11:30 12:00 Paper 4, Weighted Log-odds-ratio, Informative Dirichlet Prior Method to Enhance Peer Review Feedback for Low- and High-scoring College Students in a Required First-year Writing Program
Valerie Ross, Mark Liberman, Lan Ngo, Rodger LeGrand, University of Pennsylvania
The purpose of this paper is to use a weighted log-­odds-­ratio, informative Dirichlet prior method (“bag of words” approach) to analyze student comments and scores posed to My Reviewers, a web­-based tool designed to collect student writing as well as their peers’ comments and scores of their colleagues’ drafts. As this preliminary study suggests, the use of this method shows that lower performing writers might be receiving kinds of feedback generally viewed as counterproductive in the field of writing studies. Other implications include the potential for evaluating the effectiveness of such feedback on revision, attitudes toward writing, and motivation; and for training students and teachers in effective feedback approaches.

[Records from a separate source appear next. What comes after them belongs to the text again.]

## src/design/twal_div.sv

```systemverilog
`timescale 1ns / 1ps
`default_nettype none
// ----------------------------------------------------------------------------
// twal_div
// Restoring unsigned divider, one quotient bit per cycle.
// ----------------------------------------------------------------------------
module twal_div #(
  parameter int MW = 26,
  parameter int DW = 11
) (
  input  wire logic          clk,
  input  wire logic          rst_n,
  input  wire logic          start,
  input  wire logic [MW-1:0] dividend,
  input  wire logic [DW-1:0] divisor,
  output logic               done,
  output logic      [MW-1:0] quotient
);

  localparam int CNTW = $clog2(MW + 1);

  logic            busy_r;
  logic            done_r;
  logic [CNTW-1:0] cnt_r;
  logic [DW-1:0]   rem_r;
  logic [MW-1:0]   quo_r;
  logic [DW-1:0]   dsr_r;
  logic [DW:0]     rem_sh;
  logic [DW:0]     diff;
  logic            q_bit;

  always_comb begin
    rem_sh = {rem_r, quo_r[MW-1]};
    diff   = rem_sh - {1'b0, dsr_r};
    q_bit  = (rem_sh >= {1'b0, dsr_r});
  end

  always_ff @(posedge clk) begin
    if (!rst_n) begin
      busy_r <= 1'b0;
      done_r <= 1'b0;
      cnt_r  <= '0;
    end else begin
      done_r <= 1'b0;
      if (start) begin
        busy_r <= 1'b1;
        cnt_r  <= CNTW'(MW);
      end else if (busy_r) begin
        cnt_r <= cnt_r - 1'b1;
        if (cnt_r == CNTW'(1)) begin
          busy_r <= 1'b0;
          done_r <= 1'b1;
        end
      end
    end
  end

  always_ff @(posedge clk) begin
    if (start) begin
      rem_r <= '0;
      quo_r <= dividend;
      dsr_r <= divisor;
    end else if (busy_r) begin
      rem_r <= q_bit ? diff[DW-1:0] : rem_sh[DW-1:0];
      quo_r <= {quo_r[MW-2:0], q_bit};
    end
  end

  assign done     = done_r;
  assign quotient = quo_r;

endmodule
`default_nettype wire
```
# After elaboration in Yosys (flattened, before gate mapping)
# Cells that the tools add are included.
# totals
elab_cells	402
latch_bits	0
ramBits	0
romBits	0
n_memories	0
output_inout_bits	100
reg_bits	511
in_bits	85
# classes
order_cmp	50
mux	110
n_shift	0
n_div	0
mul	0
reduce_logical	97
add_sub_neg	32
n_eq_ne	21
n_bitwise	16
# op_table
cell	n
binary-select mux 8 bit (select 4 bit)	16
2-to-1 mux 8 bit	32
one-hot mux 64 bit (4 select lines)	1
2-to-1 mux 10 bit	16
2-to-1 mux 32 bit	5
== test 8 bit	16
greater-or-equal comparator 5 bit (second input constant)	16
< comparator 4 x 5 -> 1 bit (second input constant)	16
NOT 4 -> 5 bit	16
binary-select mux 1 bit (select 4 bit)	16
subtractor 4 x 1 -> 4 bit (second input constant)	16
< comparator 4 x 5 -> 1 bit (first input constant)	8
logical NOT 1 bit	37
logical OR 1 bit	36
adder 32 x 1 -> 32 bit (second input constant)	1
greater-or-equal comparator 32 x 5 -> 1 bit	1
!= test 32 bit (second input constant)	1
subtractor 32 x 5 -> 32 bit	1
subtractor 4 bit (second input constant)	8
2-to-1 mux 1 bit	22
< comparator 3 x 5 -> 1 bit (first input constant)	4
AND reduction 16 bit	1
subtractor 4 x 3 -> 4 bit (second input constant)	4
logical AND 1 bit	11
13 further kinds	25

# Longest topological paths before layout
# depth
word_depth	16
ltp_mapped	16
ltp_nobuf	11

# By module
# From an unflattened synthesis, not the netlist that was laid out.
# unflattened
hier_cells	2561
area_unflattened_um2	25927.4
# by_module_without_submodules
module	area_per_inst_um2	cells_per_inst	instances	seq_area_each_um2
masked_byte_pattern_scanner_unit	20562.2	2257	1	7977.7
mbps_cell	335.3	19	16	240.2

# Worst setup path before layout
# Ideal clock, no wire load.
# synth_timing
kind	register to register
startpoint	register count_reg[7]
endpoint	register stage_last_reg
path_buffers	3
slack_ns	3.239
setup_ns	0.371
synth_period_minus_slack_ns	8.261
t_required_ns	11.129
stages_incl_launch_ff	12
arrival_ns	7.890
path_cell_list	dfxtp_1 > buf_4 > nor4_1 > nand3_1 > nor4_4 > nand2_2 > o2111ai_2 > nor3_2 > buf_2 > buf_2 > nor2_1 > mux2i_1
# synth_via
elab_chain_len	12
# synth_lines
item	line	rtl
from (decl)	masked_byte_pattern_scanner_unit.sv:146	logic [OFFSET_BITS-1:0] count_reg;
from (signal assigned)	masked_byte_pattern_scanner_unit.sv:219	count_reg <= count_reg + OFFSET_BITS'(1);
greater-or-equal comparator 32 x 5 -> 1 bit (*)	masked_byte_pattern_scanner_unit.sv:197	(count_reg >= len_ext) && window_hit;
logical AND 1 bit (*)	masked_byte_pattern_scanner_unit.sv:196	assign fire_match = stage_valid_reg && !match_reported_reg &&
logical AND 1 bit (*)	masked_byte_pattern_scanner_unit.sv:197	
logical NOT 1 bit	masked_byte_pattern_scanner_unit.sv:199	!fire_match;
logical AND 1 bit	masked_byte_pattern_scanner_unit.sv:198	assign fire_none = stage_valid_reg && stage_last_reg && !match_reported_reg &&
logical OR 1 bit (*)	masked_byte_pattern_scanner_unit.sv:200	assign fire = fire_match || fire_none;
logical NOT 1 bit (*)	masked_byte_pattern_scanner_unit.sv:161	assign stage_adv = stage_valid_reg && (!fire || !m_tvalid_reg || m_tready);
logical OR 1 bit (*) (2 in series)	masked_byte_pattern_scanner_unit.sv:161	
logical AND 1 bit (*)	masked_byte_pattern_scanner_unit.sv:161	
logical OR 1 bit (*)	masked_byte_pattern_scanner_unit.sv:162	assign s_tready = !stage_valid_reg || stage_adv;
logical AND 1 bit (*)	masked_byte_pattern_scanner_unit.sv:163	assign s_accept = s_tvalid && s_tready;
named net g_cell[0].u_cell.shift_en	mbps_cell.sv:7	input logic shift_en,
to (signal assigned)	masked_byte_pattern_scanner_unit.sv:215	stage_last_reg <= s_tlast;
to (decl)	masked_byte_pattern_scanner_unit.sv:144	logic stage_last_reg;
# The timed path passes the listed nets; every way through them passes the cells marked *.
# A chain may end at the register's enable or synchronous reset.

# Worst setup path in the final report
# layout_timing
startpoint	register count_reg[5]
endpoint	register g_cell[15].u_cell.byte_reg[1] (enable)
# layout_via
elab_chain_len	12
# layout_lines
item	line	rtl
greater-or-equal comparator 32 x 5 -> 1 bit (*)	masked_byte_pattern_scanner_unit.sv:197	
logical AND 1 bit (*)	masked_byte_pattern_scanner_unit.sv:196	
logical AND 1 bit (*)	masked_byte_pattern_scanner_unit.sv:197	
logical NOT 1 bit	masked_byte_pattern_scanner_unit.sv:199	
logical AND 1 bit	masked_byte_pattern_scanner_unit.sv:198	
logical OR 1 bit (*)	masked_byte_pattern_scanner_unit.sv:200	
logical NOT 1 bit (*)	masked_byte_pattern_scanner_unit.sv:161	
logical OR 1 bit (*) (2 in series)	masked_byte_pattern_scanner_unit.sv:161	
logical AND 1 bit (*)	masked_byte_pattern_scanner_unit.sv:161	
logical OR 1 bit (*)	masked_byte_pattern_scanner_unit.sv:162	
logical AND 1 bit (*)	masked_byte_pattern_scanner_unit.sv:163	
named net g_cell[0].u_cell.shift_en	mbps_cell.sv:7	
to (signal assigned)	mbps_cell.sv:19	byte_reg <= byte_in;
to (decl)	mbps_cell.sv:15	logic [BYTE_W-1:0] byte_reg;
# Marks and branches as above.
$ cat src/hdl/isse_pkg.sv
package isse_pkg;

   localparam int KEY_BITS   = 16;
   localparam int UNIV_BITS  = 17;
   localparam int WORD_BITS  = 64;
   localparam int BIT_BITS   = 6;
   localparam int WIDX_BITS  = 10;
   localparam int NUM_WORDS  = 1024;
   localparam int SUM_WORDS  = 16;
   localparam int SIDX_BITS  = 4;

   localparam logic [UNIV_BITS-1:0] UNIV_MIN   = 17'd2;
   localparam logic [UNIV_BITS-1:0] UNIV_MAX   = 17'd65536;
   localparam logic [UNIV_BITS-1:0] UNIV_RESET = 17'd65536;
   localparam logic [UNIV_BITS-1:0] KEY_TOP    = 17'd65535;

   localparam logic [2:0] OP_INSERT = 3'd0;
   localparam logic [2:0] OP_DELETE = 3'd1;
   localparam logic [2:0] OP_MEMBER = 3'd2;
   localparam logic [2:0] OP_MIN    = 3'd3;
   localparam logic [2:0] OP_MAX    = 3'd4;
   localparam logic [2:0] OP_SUCC   = 3'd5;
   localparam logic [2:0] OP_PRED   = 3'd6;
   localparam logic [2:0] OP_NOP    = 3'd7;

   typedef struct packed {
      logic [2:0]          opcode;
      logic [KEY_BITS-1:0] key;
   } req_type;

   typedef struct packed {
      logic                hit;
      logic [KEY_BITS-1:0] value;
      logic                range_error;
   } rsp_type;

   typedef enum logic [2:0] {
      ST_CLEAR,
      ST_IDLE,
      ST_DECODE,
      ST_WORD,
      ST_SRCH_A,
      ST_SRCH_B,
      ST_SRCH_C
   } state_type;

   typedef enum logic [1:0] {
      PURP_QUERY,
      PURP_DEL_MIN,
      PURP_DEL_MAX
   } purp_type;

   typedef enum logic [1:0] {
      P_SUCC,
      P_PRED,
      P_ZERO,
      P_TOP
   } psel_type;

   typedef enum logic [1:0] {
      RSP_IMM,
      RSP_WORD,
      RSP_SRCH,
      RSP_DEL
   } rkind_type;

   typedef struct packed {
      logic      cfg_wr;
      logic      clr_step;
      logic      load_req;
      logic      word_rd;
      logic      word_upd;
      logic      srch_load;
      psel_type  p_sel;
      logic      srch_a;
      logic      srch_b;
      logic      srch_c;
      logic      set_min;
      logic      set_max;
      logic      set_empty;
      logic      respond;
      rkind_type rsp_kind;
   } cmd_type;

   typedef struct packed {
      logic [2:0] op;
      logic       rerr;
      logic       member;
      logic       srch_stop;
      logic       srch_found;
      logic       clr_last;
   } stat_type;

   function automatic logic [BIT_BITS-1:0] low_bit64(input logic [WORD_BITS-1:0] v);
      logic [BIT_BITS-1:0] n;
      n = '0;
      for (int i = WORD_BITS - 1; i >= 0; i--) begin
         if (v[i]) begin
            n = BIT_BITS'(i);
         end
      end
      return n;
   endfunction

   function automatic logic [BIT_BITS-1:0] high_bit64(input logic [WORD_BITS-1:0] v);
      logic [BIT_BITS-1:0] n;
      n = '0;
      for (int i = 0; i < WORD_BITS; i++) begin
         if (v[i]) begin
            n = BIT_BITS'(i);
         end
      end
      return n;
   endfunction

   function automatic logic [SIDX_BITS-1:0] low_bit16(input logic [SUM_WORDS-1:0] v);
      logic [SIDX_BITS-1:0] n;
      n = '0;
      for (int i = SUM_WORDS - 1; i >= 0; i--) begin
         if (v[i]) begin
            n = SIDX_BITS'(i);
         end
      end
      return n;
   endfunction

   function automatic logic [SIDX_BITS-1:0] high_bit16(input logic [SUM_WORDS-1:0] v);
      logic [SIDX_BITS-1:0] n;
      n = '0;
      for (int i = 0; i < SUM_WORDS; i++) begin
         if (v[i]) begin
            n = SIDX_BITS'(i);
         end
      end
      return n;
   endfunction

endpackage

$ cat src/hdl/isse_ctrl.sv
module isse_ctrl (
   input  logic               clock,
   input  logic               reset,
   input  logic               start,
   input  logic               csr_valid,
   output logic               csr_ready,
   output logic               busy,
   input  isse_pkg::stat_type stat,
   output isse_pkg::cmd_type  cmd
);

   isse_pkg::state_type state_ff, state_in;
   isse_pkg::purp_type  purp_ff, purp_in;
   logic                cfg_wr;
   logic                imm_op;
   logic                word_op;

   // In idle a register write waits while start is high, so a command beat and a
   // write never share an edge.
   assign csr_ready = ((state_ff == isse_pkg::ST_IDLE) && !start) ||
                      (state_ff == isse_pkg::ST_CLEAR);
   assign cfg_wr    = csr_valid && csr_ready;
   assign busy      = (state_ff != isse_pkg::ST_IDLE);

   assign imm_op  = stat.rerr || (stat.op == isse_pkg::OP_MIN) ||
                    (stat.op == isse_pkg::OP_MAX) || (stat.op == isse_pkg::OP_NOP);
   assign word_op = (stat.op == isse_pkg::OP_INSERT) || (stat.op == isse_pkg::OP_DELETE) ||
                    (stat.op == isse_pkg::OP_MEMBER);

   always_ff @(posedge clock) begin
      if (reset) begin
         state_ff <= isse_pkg::ST_CLEAR;
         purp_ff  <= isse_pkg::PURP_QUERY;
      end else begin
         state_ff <= state_in;
         purp_ff  <= purp_in;
      end
   end

   // Next state.
   always_comb begin
      state_in = state_ff;
      purp_in  = purp_ff;
      case (state_ff)
         isse_pkg::ST_CLEAR: begin
            if (!cfg_wr && stat.clr_last) begin
               state_in = isse_pkg::ST_IDLE;
            end
         end
         isse_pkg::ST_IDLE: begin
            if (cfg_wr) begin
               state_in = isse_pkg::ST_CLEAR;
            end else if (start) begin
               state_in = isse_pkg::ST_DECODE;
            end
         end
         isse_pkg::ST_DECODE: begin
            if (imm_op) begin
               state_in = isse_pkg::ST_IDLE;
            end else if (word_op) begin
               state_in = isse_pkg::ST_WORD;
            end else begin
               purp_in  = isse_pkg::PURP_QUERY;
               state_in = isse_pkg::ST_SRCH_A;
            end
         end
         isse_pkg::ST_WORD: begin
            if (stat.op == isse_pkg::OP_DELETE && stat.member) begin
               purp_in  = isse_pkg::PURP_DEL_MIN;
               state_in = isse_pkg::ST_SRCH_A;
            end else begin
               state_in = isse_pkg::ST_IDLE;
            end
         end
         isse_pkg::ST_SRCH_A: begin
            state_in = isse_pkg::ST_SRCH_B;
         end
         isse_pkg::ST_SRCH_B, isse_pkg::ST_SRCH_C: begin
            if (state_ff == isse_pkg::ST_SRCH_B && !stat.srch_stop) begin
               state_in = isse_pkg::ST_SRCH_C;
            end else if (purp_ff == isse_pkg::PURP_DEL_MIN && stat.srch_found) begin
               purp_in  = isse_pkg::PURP_DEL_MAX;
               state_in = isse_pkg::ST_SRCH_A;
            end else begin
               state_in = isse_pkg::ST_IDLE;
            end
         end
         default: begin
            state_in = isse_pkg::ST_CLEAR;
         end
      endcase
   end

   // Commands to the datapath.
   always_comb begin
      cmd        = '0;
      cmd.cfg_wr = cfg_wr;
      case (state_ff)
         isse_pkg::ST_CLEAR: begin
            cmd.clr_step = 1'b1;
         end
         isse_pkg::ST_IDLE: begin
            cmd.load_req = start && !cfg_wr;
         end
         isse_pkg::ST_DECODE: begin
            if (imm_op) begin
               cmd.respond  = 1'b1;
               cmd.rsp_kind = isse_pkg::RSP_IMM;
            end else if (word_op) begin
               cmd.word_rd = 1'b1;
            end else begin
               cmd.srch_load = 1'b1;
               cmd.p_sel     = (stat.op == isse_pkg::OP_SUCC) ? isse_pkg::P_SUCC
                                                               : isse_pkg::P_PRED;
            end
         end
         isse_pkg::ST_WORD: begin
            cmd.word_upd = 1'b1;
            if (stat.op == isse_pkg::OP_DELETE && stat.member) begin
               cmd.srch_load = 1'b1;
               cmd.p_sel     = isse_pkg::P_ZERO;
            end else begin
               cmd.respond  = 1'b1;
               cmd.rsp_kind = isse_pkg::RSP_WORD;
            end
         end
         isse_pkg::ST_SRCH_A: begin
            cmd.srch_a = 1'b1;
         end
         isse_pkg::ST_SRCH_B, isse_pkg::ST_SRCH_C: begin
            cmd.srch_b = (state_ff == isse_pkg::ST_SRCH_B);
            cmd.srch_c = (state_ff == isse_pkg::ST_SRCH_C);
            if (state_ff == isse_pkg::ST_SRCH_C || stat.srch_stop) begin
               case (purp_ff)
                  isse_pkg::PURP_DEL_MIN: begin
                     if (stat.srch_found) begin
                        cmd.set_min   = 1'b1;
                        cmd.srch_load = 1'b1;
                        cmd.p_sel     = isse_pkg::P_TOP;
                     end else begin
                        cmd.set_empty = 1'b1;
                        cmd.respond   = 1'b1;
                        cmd.rsp_kind  = isse_pkg::RSP_DEL;
                     end
                  end
                  isse_pkg::PURP_DEL_MAX: begin
                     cmd.set_max  = 1'b1;
                     cmd.respond  = 1'b1;
                     cmd.rsp_kind = isse_pkg::RSP_DEL;
                  end
                  default: begin
                     cmd.respond  = 1'b1;
                     cmd.rsp_kind = isse_pkg::RSP_SRCH;
                  end
               endcase
            end
         end
         default: begin
            cmd.clr_step = 1'b0;
         end
      endcase
   end

endmodule

$ cat config.mk
export PLATFORM = sky130hd
export DESIGN_NAME = isse_ctrl
export DESIGN_NICKNAME = d
export VERILOG_FILES = /design/src/hdl/isse_pkg.sv /design/src/hdl/isse_ctrl.sv
export SDC_FILE = /design/constraint.sdc
export NUM_CORES = 1
export LEC_CHECK = 0
export ABC_AREA = 1
export BUFFER_PORTS_ARGS = -buffer_cell sky130_fd_sc_hd__buf_2
export CAP_MARGIN = 20
export CORE_MARGIN = 3
export CORE_UTILIZATION = 38
export CTS_CLUSTER_DIAMETER = 150
export DETAILED_ROUTE_END_ITERATION = 10
export GPL_TIMING_DRIVEN = 0
export PLACE_DENSITY = 0.73
export SLEW_MARGIN = 10
export SYNTH_ARGS = -nofsm -noshare
export SYNTH_HDL_FRONTEND = slang
export SYNTH_SLANG_ARGS = --single-unit
$ cat constraint.sdc
create_clock -name clock -period 1.4 [get_ports clock]
set_clock_uncertainty 0.1 [all_clocks]
set_input_delay 0.14 -clock clock [delete_from_list [all_inputs] [get_ports clock]]
set_output_delay 0.14 -clock clock [all_outputs]
set_load 0.05 [all_outputs]
==> results of run 1 <==
-- metrics by stage --
step | utilization (%) | instance area [um2]
detailed placement | 61.8 | 835
global placement | 61.8 | 835
floorplan | - | 666
CTS | 93.8 | 1270
-- timing repair --
| item | CTS |
|---|---|
| buffers inserted | 18 |
| pin swaps | 16 |
| gates resized for setup | 73 |
| hold endpoints to repair | 2 |
| setup endpoints to repair | 21 |
| hold buffers | 1 |
-- cells by family after synthesis --
kind of cell | count (synthesis)
AO/OA/AOI/OAI | 7
flip-flops | 5
AND/OR/NAND/NOR | 63
adder cells (fa/ha/maj) | 2
buffers and inverters | 26
==> impl_metrics.toml, run 1 <==
[floorplan]
die_w_um = 44.6
start_util_pct = 42.0
rows = 13
ios = 31
die_y_um = 44.6

[yosys]
synth_edf_count = 0
yosys.area.top_type = "nand2_1"
synth_mux_area_share_pct = 0
yosysWarnings = 0
synth_compound_area_share_pct = 7.06
synth_top_area_share_pct = 18.5
synth_seq_cells = 5
synthTopCellsByArea = "nand2_1 19%, dfxtp_1 18%, inv_1 15%"
async_reset_ff_share_pct = 0
synth_most_common_cell = "nand2_1"
netlist_instances = 103
synth_nets = 117
synth_area_um2 = 567
yosys.area_share.simple_pct = 53.0
synth_common_cells = "28 x nand2_1, 22 x inv_1, 11 x nor2_1"
synthXorXnorAreaFrac_pct = 0
synth-adder-area-share_pct = 4.42
synth.distinct_cells = 21
ys_dominant_reg_cell = "dfxtp_1"
synth_top_family_by_area = "simple AND/OR/NAND/NOR gates"
synth.avg_cell_area_um2 = 5.50
synth_seq_area_share_pct = 17.7

[timing]
postGrtWorstEndpoint = "cmd[2]"
endpoint_type = "primary output"

[placement]
dp_cells = 148
place_ws_ps = -252
post-dp-hpwl_um = 1310
port_buffers = 30
gp_congestion = 0.794

[status]
firstError = "[ERROR DPL-0038] Utilization greater than 100%, impossible to legalize"
status = "aborted with a tool error"
lastStage = "global routing (5_1_grt)"

[clocking]
clk_path_buf_depth = 2
cts_buffers = 3
clock_sinks = 5
htree_levels = 1
cts-root-buf = "clkbuf_4"

[grt]
grt_max_degree = 7
==> inputs of run 2 (changes only) <==
- CORE_AREA: unset -> 3 3 64 66
- CORE_MARGIN: 3 -> unset
- CORE_UTILIZATION: 38 -> unset
- CTS_CLUSTER_DIAMETER: 150 -> unset
- DIE_AREA: unset -> 0 0 67 69
- PLACE_DENSITY: 0.73 -> unset
- PLACE_DENSITY_LB_ADDON: unset -> 0.15
- clock period: 1.4 -> 1.8 ns (I/O delays scaled with it)
==> impl_metrics.toml, run 2 <==
[status]
status = "completed"

[yosys]
netlist_instances = 103
synth.avg_cell_area_um2 = 5.50
synth_most_common_cell = "nand2_1"
synth_seq_area_share_pct = 17.7
synth_top_area_share_pct = 18.5
synth.distinct_cells = 21
ys_dominant_reg_cell = "dfxtp_1"
yosysWarnings = 0
synth_edf_count = 0
synth_nets = 117
async_reset_ff_share_pct = 0
synth_common_cells = "28 x nand2_1, 22 x inv_1, 11 x nor2_1"
synthTopCellsByArea = "nand2_1 19%, dfxtp_1 18%, inv_1 15%"
yosys.area.top_type = "nand2_1"
synth_area_um2 = 567
synth_seq_cells = 5

[routing]
wl_met3_um = 158
firstDrtPassIters = 4
ant_nets = 0
dr_wl_met2_um = 759
avgRoutedWirePerCell_um = 9.65
vias = 745
finalWirelength_um = 1790
m1WireLength_um = 853
top_layer = "met4"
drt_iter0_drc = 34
vias_per_cell = 4.03
drc_errors = 0

[power]
p_clk_share_pct = 42.8
p_sw_uw = 163
p_comb_share_pct = 30.9
seq_power_share_pct = 26.3
irDropWorstVdd_mv = 0.193
p_int_uw = 309
leakage_nw = 0.526
switching_share_pct = 34.5
p_per_area_mw_per_mm2 = 509

[placement]
post-dp-hpwl_um = 1520
gp_congestion = 0.812
port_buffers = 30

[timing]
maxSlewViolCount = 0
whs_ps = 68.2
setup_violations = 0
fin_crit_ps = 1740
maxSlewHeadroom_pct = 82.4
worstMarginPinSlew_ps = 262
finalCritPeriodShare_pct = 96.5
final_hold_viol_count = 0
rsz0062_at_grt = "yes"
fmax_mhz = 576
final.setup.tns_ps = 0

[hold_path]
hold_class = "in -> reg"

[grt]
antenna_found_initial = 0
grt_pass1_vias = 660
grt_pass1_wl_um = 2810
grt_overflow_total = 0
grt_use_total_pct = 7.81
grt_max_degree = 7

[clocking]
clk_pin_slew_ps = 30
cts-root-buf = "clkbuf_8"
tritoncts = "yes"
cts_hold_buf = 0
cts_buffers = 3
clock_sinks = 5
worstSkewPairLatency_ps = 220
htree_levels = 1
clk_path_buf_depth = 2

[finish]
layout_commonest_cell = "nand2_1"
multiInputGateArea_um2 = 425
top_register = "state_ff"
nets = 152
largest_reg_flops = 3
fillers = 446
drive_above_1_share_pct = 40.9
top_regs = "state_ff: 3 flops, purp_ff: 2 flops"
post-route-util_pct = 25.5
syn_to_final_growth_pct = 63.6
ff_latch_area_um2 = 106
diodes = 0
final_cell_mix = "24 x nand2_1, 23 x buf_2, 22 x inv_1"

[critical_path]
path_class = "reg -> out"
path_delay_family = "simple AND/OR/NAND/NOR gates"
worst_setup_path_start_kind = "flip-flop"
cp_slowest_cell = "dfxtp_4"
worstPathRequired_ps = 1520
slowest_delay_ps = 360
crit_chain = "inv_2, nand2_2, nor2_4, inv_2, or2_4, nand2_1, buf_6"
crit_arrival_ps = 1460
crit_top_cell = "inv_2"
crit_fanout = 6
end_kind = "output port"
path_buf_inv = 3

[floorplan]
ios = 31
die_w_um = 67
core_mm2 = 0.00363
die_y_um = 69
start_util_pct = 15.6
die-area_mm2 = 0.00462
rows = 22

[flow_run]
max-cap-violations = 0
[run 2: cell counts after synthesis]
Identical to the previous run, type by type.
[run 2: worst paths after layout]
check | slack (ps) | end | cells past startpoint | from
worst max-delay path | 60 | cmd[10] | 7 | state_ff[2]
worst min-delay path | 70 | state_ff[1] | 2 | reset
worst max register to register | 360 | purp_ff[0] | 9 | state_ff[2]
worst min register to register | 420 | purp_ff[0] | 2 | purp_ff[0]
[run 2: kinds of logic after synthesis]
logic type,after synthesis,share of synthesized area [%]
buffers and inverters,26,17.9
AND/OR/NAND/NOR,63,53.0
adder cells (fa/ha/maj),2,4.41
AO/OA/AOI/OAI,7,7.06
flip-flops,5,17.7
[run 2: per-layer routing]
| layer | vias to the layer above | track usage (%) |
|---|---|---|
| li1 | 384 | - |
| met4 | 0 | 2.70 |
| met5 | - | 0 |
| met3 | 2 | 2.61 |
| met1 | 325 | 11.0 |
| met2 | 34 | 10.9 |
[run 2: power groups by stage]
stage	clock network [mW]	registers (mW)	logic (mW)
floorplan	0	0.124	0.103
global placement	0	0.125	0.141
detailed placement	0	0.126	0.141
CTS	0.210	0.124	0.142
global route	0.217	0.125	0.160
finish	0.202	0.124	0.146
[run 2: area by class of cell]
| type | count | area share, % |
|---|---|---|
| Tap cell | 48 | 6.48 |
| Clock buffer | 4 | 4.86 |
| Multi-Input combinational cell | 72 | 45.9 |
| Sequential cell | 5 | 11.5 |
| Buffer | 1 | 0.810 |
| Timing Repair Buffer | 30 | 20.1 |
| Inverter | 25 | 10.4 |
[run 2: through the flow]
stage	cells	setup slack, ps	cell area, um2	power, mW
after floorplan	103	-52.8	591	0.227
after global placement	181	152	801	0.266
after detailed placement	181	167	801	0.267
after CTS	185	17.7	855	0.476
after global routing	185	-24.9	927	0.503
final	185	63.3	927	0.472
[run 2: what timing repair did]
item | 4_1_cts | 5_1_grt
gates cloned | 0 | 0
setup buffers | 0 | 0
setup endpoints to repair | 2 | 7
pin swaps | 0 | 1
resized for setup | 3 | 23
(Power assumes the default switching activity.)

12:00 – 12:30 Collaborative Activity, Challenges and Benefits in Corpus Methods
In this collaborative activity, we will identify the challenges and benefits to corpus techniques.

12:30 – 2:00 Lunch

2:00 – 2:30 Paper 5, First-Year Composition as “Big Data”: Examining Student Revisions at Scale
Chris Holcomb and Duncan Buell, University of South Carolina
Approaching First-Year Composition (FYC) as a “big data” phenomenon, we have prototyped software to study revision in a large corpus of student papers and thus to address a question central to Composition and Rhetoric scholarship: “What role does revision play in students’ writing processes?” After running our program on a corpus of student writing, we see that our computational analysis challenges past research on revision and extends the methodological reach of Composition and Rhetoric to include “big data” analytics.

2:30 to 3:00 Paper 6, Writing Transfer as a Framework for Big Data and Writing Analytics Research
Denise Comer, Duke University
In this poster presentation, the author will use the frame of writing transfer to explore how researchers can transfer strategies, approaches, and knowledge about writing gained from big-data writing analytics to other writing pedagogy contexts. Comer will share methods and results from the following four big-data research projects stemming from research in her writing based Massive Open Online Course: 1. Big data and writing assessment; 2. Big-data, writing, and peer-to-peer interactions; 3. Big-data, writing, and negativity; and 4. Big data, peer-review and transfer. These project overviews will be presented as a means of exploring the affordances and limitations of using big-data writing analytics to improve the teaching and learning of writing.

3:30 – 4:00 Coffee Break

4:00 – 5:00 Collaborative Activity, Mapping Writing Analytics
In this final collaborative activity, we will work collaboratively to define and visually map the new field of Writing Analytics, discuss possible collaborations, and imagine the impossible–new ways to structure student success for diverse student audiences.